Search the records for the word "pins". Copy every line where it appears.

[Opening Supplied material section]

===== config.mk =====
export PLATFORM = sky130hd
export DESIGN_NAME = vco_ramp_ctrl_flat
export DESIGN_NICKNAME = d
export VERILOG_FILES = /design/src/rtl/vco_ramp_ctrl_if.sv /design/src/rtl/vco_ramp_ctrl.sv /design/src/flat_wrapper.sv
export SDC_FILE = /design/constraint.sdc
export NUM_CORES = 1
export LEC_CHECK = 0
export CORE_UTILIZATION = 40
export CTS_CLUSTER_DIAMETER = 80
export DETAILED_ROUTE_END_ITERATION = 7
export PLACE_DENSITY = 0.61
export SLEW_MARGIN = 20
export SYNTH_ARGS = -nofsm -noshare
export SYNTH_HDL_FRONTEND = slang
export SYNTH_SLANG_ARGS = --single-unit

===== constraint.sdc =====
create_clock -name CLK -period 7 [get_ports CLK]
set_input_delay 0.7 -clock CLK [delete_from_list [all_inputs] [get_ports CLK]]
set_output_delay 0.7 -clock CLK [all_outputs]
set_load 0.05 [all_outputs]
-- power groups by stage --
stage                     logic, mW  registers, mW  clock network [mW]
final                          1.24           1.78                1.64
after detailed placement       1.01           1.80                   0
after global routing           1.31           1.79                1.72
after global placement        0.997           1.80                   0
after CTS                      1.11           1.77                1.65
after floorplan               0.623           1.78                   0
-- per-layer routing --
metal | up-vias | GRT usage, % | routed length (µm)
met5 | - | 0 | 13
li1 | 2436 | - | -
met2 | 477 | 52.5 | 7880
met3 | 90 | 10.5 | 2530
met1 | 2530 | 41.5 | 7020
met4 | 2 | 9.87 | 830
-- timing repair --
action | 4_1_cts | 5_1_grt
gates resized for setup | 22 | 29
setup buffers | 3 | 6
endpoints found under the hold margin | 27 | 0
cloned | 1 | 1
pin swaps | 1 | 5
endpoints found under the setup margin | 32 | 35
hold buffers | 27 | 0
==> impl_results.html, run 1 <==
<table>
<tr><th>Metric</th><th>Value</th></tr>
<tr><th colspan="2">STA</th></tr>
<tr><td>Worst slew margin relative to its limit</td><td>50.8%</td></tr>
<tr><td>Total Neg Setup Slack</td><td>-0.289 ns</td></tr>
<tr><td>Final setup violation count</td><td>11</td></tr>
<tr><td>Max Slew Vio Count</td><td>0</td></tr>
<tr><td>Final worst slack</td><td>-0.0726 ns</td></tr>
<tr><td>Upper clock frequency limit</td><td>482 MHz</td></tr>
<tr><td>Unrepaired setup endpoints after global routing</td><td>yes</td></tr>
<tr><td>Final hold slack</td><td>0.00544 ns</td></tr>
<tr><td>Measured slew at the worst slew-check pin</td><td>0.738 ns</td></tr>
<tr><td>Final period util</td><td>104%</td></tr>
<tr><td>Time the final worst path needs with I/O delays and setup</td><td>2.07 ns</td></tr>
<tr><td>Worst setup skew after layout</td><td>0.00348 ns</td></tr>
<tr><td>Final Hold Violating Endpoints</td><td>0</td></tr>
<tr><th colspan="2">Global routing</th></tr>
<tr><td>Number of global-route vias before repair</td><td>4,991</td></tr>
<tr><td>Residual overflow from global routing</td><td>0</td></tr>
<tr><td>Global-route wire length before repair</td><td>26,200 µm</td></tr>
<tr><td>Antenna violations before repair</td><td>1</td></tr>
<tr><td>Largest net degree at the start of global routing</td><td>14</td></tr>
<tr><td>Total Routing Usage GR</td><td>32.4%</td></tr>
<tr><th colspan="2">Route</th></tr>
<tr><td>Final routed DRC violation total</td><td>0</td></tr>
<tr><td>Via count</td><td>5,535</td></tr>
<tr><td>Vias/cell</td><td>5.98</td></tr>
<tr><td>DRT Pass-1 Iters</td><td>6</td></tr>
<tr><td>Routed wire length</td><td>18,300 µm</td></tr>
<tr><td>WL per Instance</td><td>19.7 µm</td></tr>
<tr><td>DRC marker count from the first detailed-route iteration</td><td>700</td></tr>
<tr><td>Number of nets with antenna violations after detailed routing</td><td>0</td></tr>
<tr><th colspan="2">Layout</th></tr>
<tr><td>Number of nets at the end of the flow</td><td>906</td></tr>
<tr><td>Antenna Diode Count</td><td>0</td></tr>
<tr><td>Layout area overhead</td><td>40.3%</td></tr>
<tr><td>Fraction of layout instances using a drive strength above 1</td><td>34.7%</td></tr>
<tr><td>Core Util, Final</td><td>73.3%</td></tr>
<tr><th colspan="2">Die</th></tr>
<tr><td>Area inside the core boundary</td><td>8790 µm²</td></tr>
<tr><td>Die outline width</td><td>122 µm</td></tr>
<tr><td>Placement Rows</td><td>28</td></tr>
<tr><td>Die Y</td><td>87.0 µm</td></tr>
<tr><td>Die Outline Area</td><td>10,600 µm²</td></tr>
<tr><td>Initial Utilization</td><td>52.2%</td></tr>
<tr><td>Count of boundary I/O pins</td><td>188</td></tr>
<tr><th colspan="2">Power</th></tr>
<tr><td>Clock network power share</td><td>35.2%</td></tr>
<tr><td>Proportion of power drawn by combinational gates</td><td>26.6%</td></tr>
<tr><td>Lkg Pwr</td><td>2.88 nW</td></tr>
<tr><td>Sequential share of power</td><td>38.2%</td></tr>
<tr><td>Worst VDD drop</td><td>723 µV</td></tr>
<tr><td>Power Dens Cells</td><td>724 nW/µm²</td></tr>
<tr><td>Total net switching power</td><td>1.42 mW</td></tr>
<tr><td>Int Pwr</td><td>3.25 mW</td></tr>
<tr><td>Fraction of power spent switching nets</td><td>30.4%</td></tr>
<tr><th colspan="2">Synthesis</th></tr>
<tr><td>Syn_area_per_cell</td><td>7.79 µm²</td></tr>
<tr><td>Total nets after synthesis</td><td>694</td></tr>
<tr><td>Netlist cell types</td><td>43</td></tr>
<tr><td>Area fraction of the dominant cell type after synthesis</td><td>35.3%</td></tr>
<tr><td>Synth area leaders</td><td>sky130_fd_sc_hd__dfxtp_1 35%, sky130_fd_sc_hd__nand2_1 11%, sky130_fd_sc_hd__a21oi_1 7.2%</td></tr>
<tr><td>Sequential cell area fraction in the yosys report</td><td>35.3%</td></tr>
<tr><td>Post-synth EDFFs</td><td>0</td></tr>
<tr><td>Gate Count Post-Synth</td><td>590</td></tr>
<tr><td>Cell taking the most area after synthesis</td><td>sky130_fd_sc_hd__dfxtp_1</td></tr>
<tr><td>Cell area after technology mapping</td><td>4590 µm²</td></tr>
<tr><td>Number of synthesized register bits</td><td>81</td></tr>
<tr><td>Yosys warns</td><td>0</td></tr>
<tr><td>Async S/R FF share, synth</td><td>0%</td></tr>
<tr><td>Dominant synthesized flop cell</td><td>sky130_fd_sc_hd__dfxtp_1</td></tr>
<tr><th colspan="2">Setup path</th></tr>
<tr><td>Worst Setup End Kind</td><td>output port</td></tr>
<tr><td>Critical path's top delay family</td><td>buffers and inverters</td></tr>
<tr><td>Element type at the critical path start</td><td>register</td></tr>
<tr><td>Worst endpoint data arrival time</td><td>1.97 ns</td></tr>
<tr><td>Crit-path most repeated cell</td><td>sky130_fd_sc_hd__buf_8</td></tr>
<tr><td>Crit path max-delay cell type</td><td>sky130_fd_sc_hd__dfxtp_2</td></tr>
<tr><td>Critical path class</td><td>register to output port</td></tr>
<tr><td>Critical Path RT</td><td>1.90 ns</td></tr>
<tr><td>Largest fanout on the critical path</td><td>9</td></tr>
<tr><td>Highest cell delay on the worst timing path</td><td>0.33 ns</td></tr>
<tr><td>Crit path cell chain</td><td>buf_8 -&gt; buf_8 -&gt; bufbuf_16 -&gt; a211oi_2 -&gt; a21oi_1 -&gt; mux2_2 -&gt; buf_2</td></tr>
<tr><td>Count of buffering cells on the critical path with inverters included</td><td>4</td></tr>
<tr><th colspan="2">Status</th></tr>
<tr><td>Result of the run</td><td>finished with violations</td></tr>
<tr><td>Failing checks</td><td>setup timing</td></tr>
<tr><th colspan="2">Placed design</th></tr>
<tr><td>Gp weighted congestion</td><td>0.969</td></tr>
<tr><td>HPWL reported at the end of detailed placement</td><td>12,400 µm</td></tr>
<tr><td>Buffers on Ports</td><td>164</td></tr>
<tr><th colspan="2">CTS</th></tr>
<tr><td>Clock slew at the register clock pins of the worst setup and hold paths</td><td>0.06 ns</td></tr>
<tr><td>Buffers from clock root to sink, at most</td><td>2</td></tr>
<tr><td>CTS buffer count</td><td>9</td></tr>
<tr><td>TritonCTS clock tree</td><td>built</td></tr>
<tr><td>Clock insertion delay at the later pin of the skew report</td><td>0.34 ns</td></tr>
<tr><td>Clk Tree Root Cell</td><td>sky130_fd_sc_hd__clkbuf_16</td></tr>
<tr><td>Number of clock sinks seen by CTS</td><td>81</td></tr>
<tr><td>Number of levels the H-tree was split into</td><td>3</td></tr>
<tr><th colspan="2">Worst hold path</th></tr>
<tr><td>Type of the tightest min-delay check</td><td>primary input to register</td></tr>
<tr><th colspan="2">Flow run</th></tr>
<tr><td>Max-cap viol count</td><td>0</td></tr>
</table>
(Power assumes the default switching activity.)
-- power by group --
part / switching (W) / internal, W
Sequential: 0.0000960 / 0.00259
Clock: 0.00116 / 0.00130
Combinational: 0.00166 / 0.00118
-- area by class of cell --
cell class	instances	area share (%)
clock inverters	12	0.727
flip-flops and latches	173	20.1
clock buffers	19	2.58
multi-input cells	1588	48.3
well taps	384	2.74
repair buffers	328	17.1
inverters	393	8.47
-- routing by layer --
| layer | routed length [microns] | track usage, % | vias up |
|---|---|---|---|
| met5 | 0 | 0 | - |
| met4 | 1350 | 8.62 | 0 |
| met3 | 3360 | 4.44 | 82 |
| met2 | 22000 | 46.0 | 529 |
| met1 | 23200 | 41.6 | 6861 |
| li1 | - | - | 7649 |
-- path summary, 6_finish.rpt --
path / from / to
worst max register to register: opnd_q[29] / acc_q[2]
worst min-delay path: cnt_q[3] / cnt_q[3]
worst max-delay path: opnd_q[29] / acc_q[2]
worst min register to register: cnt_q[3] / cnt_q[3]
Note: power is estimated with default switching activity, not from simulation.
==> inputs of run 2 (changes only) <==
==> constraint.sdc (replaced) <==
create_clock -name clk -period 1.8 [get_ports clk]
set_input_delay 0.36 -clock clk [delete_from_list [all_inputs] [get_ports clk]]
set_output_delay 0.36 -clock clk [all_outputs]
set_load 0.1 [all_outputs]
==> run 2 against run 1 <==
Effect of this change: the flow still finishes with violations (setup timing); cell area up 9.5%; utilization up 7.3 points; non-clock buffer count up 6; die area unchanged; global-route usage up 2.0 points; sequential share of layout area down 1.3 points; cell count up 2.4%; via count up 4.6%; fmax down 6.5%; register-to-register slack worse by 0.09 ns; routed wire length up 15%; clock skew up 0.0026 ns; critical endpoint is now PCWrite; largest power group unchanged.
**src/rtl/cpm5n_dma5_fifo_wr_arb.sv**
```systemverilog
// cpm5n_dma5_fifo_wr_arb
//
// Packet-atomic round-robin write arbiter. It shares the single write port
// of one DMA staging FIFO between NUM_REQ requesters. A grant is locked for
// one whole packet, and the granted requester's beats are muxed onto the
// FIFO write port. FIFO occupancy is tracked locally, so backpressure
// reacts without waiting for the FIFO's registered full flag.
//
// Ports:
//   clkin         - sole clock, rising edge
//   sync_reset    - synchronous active-high reset; also forces the
//                   combinational outputs low while it is asserted
//   req_valid     - per-requester beat valid
//   req_last      - per-requester end-of-packet marker, qualified by valid
//   req_data      - requester i occupies bits [i*BUF_DATAWIDTH +: BUF_DATAWIDTH]
//   req_ready     - per-requester ready; a beat moves when valid & ready
//   fifo_data     - FIFO write data (granted requester's beat)
//   fifo_wr_en    - FIFO write enable
//   fifo_rd_en    - copy of the FIFO consumer's read enable
//   fifo_level    - local occupancy count, 0..BUF_DEPTH
//   grant_valid   - a packet grant is held
//   grant_id      - index of the granted requester
//   err_overlen   - sticky: a packet was cut off at MAX_BEATS
//   err_underflow - sticky: a read arrived while the level was 0
module cpm5n_dma5_fifo_wr_arb #(
  parameter int NUM_REQ       = 4,
  parameter int BUF_DATAWIDTH = 256,
  parameter int BUF_DEPTH     = 512,
  parameter int BUF_PTR       = $clog2(BUF_DEPTH),
  parameter int MAX_BEATS     = 16,
  parameter int IDW           = $clog2(NUM_REQ)
) (
  input  logic                             clkin,
  input  logic                             sync_reset,
  input  logic [NUM_REQ-1:0]               req_valid,
  input  logic [NUM_REQ-1:0]               req_last,
  input  logic [NUM_REQ*BUF_DATAWIDTH-1:0] req_data,
  output logic [NUM_REQ-1:0]               req_ready,
  output logic [BUF_DATAWIDTH-1:0]         fifo_data,
  output logic                             fifo_wr_en,
  input  logic                             fifo_rd_en,
  output logic [BUF_PTR:0]                 fifo_level,
  output logic                             grant_valid,
  output logic [IDW-1:0]                   grant_id,
  output logic                             err_overlen,
  output logic                             err_underflow
);

  // The beat counter only needs to reach MAX_BEATS-1; a one-beat limit
  // still gets a 1-bit counter so the vector is never zero-width.
  localparam int BCW = (MAX_BEATS > 1) ? $clog2(MAX_BEATS) : 1;

  localparam logic [BCW-1:0]   LAST_BEAT = BCW'(MAX_BEATS - 1);
  localparam logic [BUF_PTR:0] DEPTH_LVL = (BUF_PTR + 1)'(BUF_DEPTH);
  localparam logic [IDW-1:0]   LAST_ID   = IDW'(NUM_REQ - 1);
  localparam logic [IDW:0]     NUM_WIDE  = (IDW + 1)'(NUM_REQ);

  typedef enum logic {
    IDLE = 1'b0,
    LOCK = 1'b1
  } state_t;

  state_t                 state;
  state_t                 state_nxt;
  logic [IDW-1:0]         rr_ptr;
  logic [IDW-1:0]         rr_ptr_nxt;
  logic [IDW-1:0]         grant_id_nxt;
  logic [BCW-1:0]         beat_cnt;
  logic [BCW-1:0]         beat_cnt_nxt;
  logic [2*NUM_REQ-1:0]   valid_rot;
  logic [IDW:0]           arb_cand;
  logic [IDW-1:0]         arb_pick;
  logic                   arb_found;
  logic                   space_ok;
  logic                   pop_eff;
  logic                   set_overlen;

  // Round-robin search. Shifting a doubled copy of req_valid right by
  // rr_ptr puts the requester at rr_ptr into bit 0, so the first set bit
  // of the low half is the first valid requester scanning upward from
  // rr_ptr. The matching index is rebuilt as rr_ptr+k folded modulo
  // NUM_REQ. A plain mask would not work when NUM_REQ is not a power of 2.
  always_comb begin
    valid_rot = {req_valid, req_valid} >> rr_ptr;
    arb_found = 1'b0;
    arb_pick  = '0;
    arb_cand  = '0;
    for (int k = 0; k < NUM_REQ; k++) begin
      if (!arb_found && valid_rot[k]) begin
        arb_found = 1'b1;
        arb_cand  = {1'b0, rr_ptr} + (IDW + 1)'(k);
        if (arb_cand >= NUM_WIDE) begin
          arb_cand = arb_cand - NUM_WIDE;
        end
        arb_pick = arb_cand[IDW-1:0];
      end
    end
  end

  // Write-port mux and handshake. Ready is computed from the current level
  // only, so a pop in the same cycle cannot open a write slot at full.
  // Everything here is held low while reset is asserted.
  always_comb begin
    space_ok   = (fifo_level < DEPTH_LVL);
    req_ready  = '0;
    fifo_wr_en = 1'b0;
    fifo_data  = '0;
    if (!sync_reset) begin
      fifo_data = req_data[int'(grant_id)*BUF_DATAWIDTH +: BUF_DATAWIDTH];
      if (state == LOCK) begin
        req_ready[grant_id] = space_ok;
        fifo_wr_en          = req_valid[grant_id] & space_ok;
      end
    end
  end

  // A read only counts as a pop when there is something to pop.
  assign pop_eff = fifo_rd_en & (fifo_level != '0);

  // Next-state logic. A packet ends on its last beat, or is cut off at
  // MAX_BEATS. When it is cut off, the requester's remaining beats
  // re-arbitrate later as a fresh packet. The rotation pointer always moves
  // one past the requester just served.
  always_comb begin
    state_nxt    = state;
    grant_id_nxt = grant_id;
    rr_ptr_nxt   = rr_ptr;
    beat_cnt_nxt = beat_cnt;
    set_overlen  = 1'b0;
    case (state)
      IDLE: begin
        if (arb_found) begin
          state_nxt    = LOCK;
          grant_id_nxt = arb_pick;
          beat_cnt_nxt = '0;
        end
      end
      LOCK: begin
        if (fifo_wr_en) begin
          beat_cnt_nxt = beat_cnt + 1'b1;
          if (req_last[grant_id] || (beat_cnt == LAST_BEAT)) begin
            state_nxt    = IDLE;
            beat_cnt_nxt = '0;
            rr_ptr_nxt   = (grant_id == LAST_ID) ? '0 : grant_id + 1'b1;
            set_overlen  = ~req_last[grant_id];
          end
        end
      end
      default: begin
        state_nxt = IDLE;
      end
    endcase
  end

  // State, occupancy and sticky error registers. A write and a pop in the
  // same cycle cancel out. The error flags clear only on reset.
  always_ff @(posedge clkin) begin
    if (sync_reset) begin
      state         <= IDLE;
      rr_ptr        <= '0;
      grant_id      <= '0;
      beat_cnt      <= '0;
      fifo_level    <= '0;
      err_overlen   <= 1'b0;
      err_underflow <= 1'b0;
    end else begin
      state    <= state_nxt;
      rr_ptr   <= rr_ptr_nxt;
      grant_id <= grant_id_nxt;
      beat_cnt <= beat_cnt_nxt;
      if (fifo_wr_en && !pop_eff) begin
        fifo_level <= fifo_level + 1'b1;
      end else if (!fifo_wr_en && pop_eff) begin
        fifo_level <= fifo_level - 1'b1;
      end
      if (set_overlen) begin
        err_overlen <= 1'b1;
      end
      if (fifo_rd_en && (fifo_level == '0)) begin
        err_underflow <= 1'b1;
      end
    end
  end

  // The grant is held exactly while the state register is in LOCK.
  assign grant_valid = (state == LOCK);

endmodule
```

[Closing Supplied material section]

◆ Answer space
<tr><td>Count of boundary I/O pins</td><td>188</td></tr>
<tr><td>Clock slew at the register clock pins of the worst setup and hold paths</td><td>0.06 ns</td></tr>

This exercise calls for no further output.